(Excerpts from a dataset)
[Start of Attachment]

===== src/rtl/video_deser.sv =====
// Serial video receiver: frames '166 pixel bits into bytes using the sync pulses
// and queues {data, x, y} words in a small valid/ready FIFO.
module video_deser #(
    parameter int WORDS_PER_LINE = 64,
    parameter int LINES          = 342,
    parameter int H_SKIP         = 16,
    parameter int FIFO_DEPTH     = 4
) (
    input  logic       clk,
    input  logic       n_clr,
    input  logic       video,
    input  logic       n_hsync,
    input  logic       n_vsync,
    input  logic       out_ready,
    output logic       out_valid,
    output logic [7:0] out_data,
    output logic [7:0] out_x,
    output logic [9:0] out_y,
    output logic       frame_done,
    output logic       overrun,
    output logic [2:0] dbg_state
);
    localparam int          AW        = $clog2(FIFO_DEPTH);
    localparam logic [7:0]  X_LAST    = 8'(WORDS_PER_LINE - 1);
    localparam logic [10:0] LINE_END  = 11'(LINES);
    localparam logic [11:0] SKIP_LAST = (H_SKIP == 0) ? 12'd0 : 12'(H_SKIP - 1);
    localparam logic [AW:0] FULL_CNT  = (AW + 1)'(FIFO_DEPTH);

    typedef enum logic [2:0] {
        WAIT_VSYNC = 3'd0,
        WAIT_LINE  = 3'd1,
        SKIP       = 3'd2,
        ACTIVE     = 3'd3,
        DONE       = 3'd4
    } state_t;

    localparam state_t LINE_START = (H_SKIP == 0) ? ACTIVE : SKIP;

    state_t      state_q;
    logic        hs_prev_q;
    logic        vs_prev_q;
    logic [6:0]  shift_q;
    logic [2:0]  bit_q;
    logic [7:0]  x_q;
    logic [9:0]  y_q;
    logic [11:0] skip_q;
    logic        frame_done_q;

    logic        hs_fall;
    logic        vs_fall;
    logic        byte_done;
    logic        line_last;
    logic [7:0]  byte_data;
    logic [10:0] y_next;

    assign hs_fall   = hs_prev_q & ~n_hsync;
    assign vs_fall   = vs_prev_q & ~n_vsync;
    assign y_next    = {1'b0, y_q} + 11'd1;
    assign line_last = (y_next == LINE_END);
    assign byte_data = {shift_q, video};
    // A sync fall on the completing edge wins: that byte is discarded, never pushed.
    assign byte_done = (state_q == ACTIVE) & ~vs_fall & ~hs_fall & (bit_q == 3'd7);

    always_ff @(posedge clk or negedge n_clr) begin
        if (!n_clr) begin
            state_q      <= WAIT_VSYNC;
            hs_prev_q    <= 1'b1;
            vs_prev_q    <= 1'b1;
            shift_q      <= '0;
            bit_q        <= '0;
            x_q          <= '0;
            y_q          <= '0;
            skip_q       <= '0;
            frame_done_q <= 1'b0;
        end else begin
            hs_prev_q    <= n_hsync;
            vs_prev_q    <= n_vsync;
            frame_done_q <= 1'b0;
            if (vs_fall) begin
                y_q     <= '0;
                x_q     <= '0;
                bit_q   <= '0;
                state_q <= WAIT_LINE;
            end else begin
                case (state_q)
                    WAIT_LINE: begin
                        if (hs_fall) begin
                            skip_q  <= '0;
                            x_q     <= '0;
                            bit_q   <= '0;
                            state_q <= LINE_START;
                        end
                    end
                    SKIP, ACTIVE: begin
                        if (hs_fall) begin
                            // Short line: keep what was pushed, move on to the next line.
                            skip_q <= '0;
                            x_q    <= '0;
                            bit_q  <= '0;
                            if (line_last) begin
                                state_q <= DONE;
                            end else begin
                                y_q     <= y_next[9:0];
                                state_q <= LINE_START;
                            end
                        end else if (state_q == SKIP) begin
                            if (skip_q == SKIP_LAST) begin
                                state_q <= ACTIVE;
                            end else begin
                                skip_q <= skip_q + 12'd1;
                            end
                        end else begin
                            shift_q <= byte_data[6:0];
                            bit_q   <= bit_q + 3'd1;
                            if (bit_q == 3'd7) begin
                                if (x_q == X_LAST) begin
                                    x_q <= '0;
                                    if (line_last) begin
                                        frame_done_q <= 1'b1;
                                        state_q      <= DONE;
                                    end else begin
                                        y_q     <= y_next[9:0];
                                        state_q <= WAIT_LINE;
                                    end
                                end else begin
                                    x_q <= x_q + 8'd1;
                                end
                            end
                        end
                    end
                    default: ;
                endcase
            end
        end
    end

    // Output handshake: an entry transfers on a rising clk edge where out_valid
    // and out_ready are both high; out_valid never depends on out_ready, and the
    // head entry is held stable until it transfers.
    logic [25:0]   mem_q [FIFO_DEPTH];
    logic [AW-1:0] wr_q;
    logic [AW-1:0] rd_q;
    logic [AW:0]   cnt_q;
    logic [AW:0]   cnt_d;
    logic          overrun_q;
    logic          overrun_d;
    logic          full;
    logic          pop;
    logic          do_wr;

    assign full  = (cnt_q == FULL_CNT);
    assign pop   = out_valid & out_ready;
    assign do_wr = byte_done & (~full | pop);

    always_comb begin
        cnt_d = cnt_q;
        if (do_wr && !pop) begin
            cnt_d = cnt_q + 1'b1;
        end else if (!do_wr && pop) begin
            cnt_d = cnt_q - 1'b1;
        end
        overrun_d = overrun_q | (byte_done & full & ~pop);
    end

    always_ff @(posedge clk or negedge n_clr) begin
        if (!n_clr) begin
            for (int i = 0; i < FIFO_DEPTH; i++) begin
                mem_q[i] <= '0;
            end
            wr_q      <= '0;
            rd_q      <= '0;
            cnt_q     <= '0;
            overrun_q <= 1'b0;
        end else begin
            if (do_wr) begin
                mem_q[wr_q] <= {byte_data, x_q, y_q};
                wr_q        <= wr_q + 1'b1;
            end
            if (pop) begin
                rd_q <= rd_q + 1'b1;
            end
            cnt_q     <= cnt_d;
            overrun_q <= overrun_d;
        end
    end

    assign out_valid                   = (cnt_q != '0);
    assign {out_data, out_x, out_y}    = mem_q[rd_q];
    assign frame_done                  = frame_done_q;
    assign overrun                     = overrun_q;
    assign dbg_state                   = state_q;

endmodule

[End of Attachment]

• _Problem details_:
Starting at the line that contains "out_ready, and the" and stopping after the line that contains "if (do_wr) begin", write out every line exactly as it appears above, and no other line.

• _Result for this task_:
    // and out_ready are both high; out_valid never depends on out_ready, and the
    // head entry is held stable until it transfers.
    logic [25:0]   mem_q [FIFO_DEPTH];
    logic [AW-1:0] wr_q;
    logic [AW-1:0] rd_q;
    logic [AW:0]   cnt_q;
    logic [AW:0]   cnt_d;
    logic          overrun_q;
    logic          overrun_d;
    logic          full;
    logic          pop;
    logic          do_wr;

    assign full  = (cnt_q == FULL_CNT);
    assign pop   = out_valid & out_ready;
    assign do_wr = byte_done & (~full | pop);

    always_comb begin
        cnt_d = cnt_q;
        if (do_wr && !pop) begin
            cnt_d = cnt_q + 1'b1;
        end else if (!do_wr && pop) begin
            cnt_d = cnt_q - 1'b1;
        end
        overrun_d = overrun_q | (byte_done & full & ~pop);
    end

    always_ff @(posedge clk or negedge n_clr) begin
        if (!n_clr) begin
            for (int i = 0; i < FIFO_DEPTH; i++) begin
                mem_q[i] <= '0;
            end
            wr_q      <= '0;
            rd_q      <= '0;
            cnt_q     <= '0;
            overrun_q <= 1'b0;
        end else begin
            if (do_wr) begin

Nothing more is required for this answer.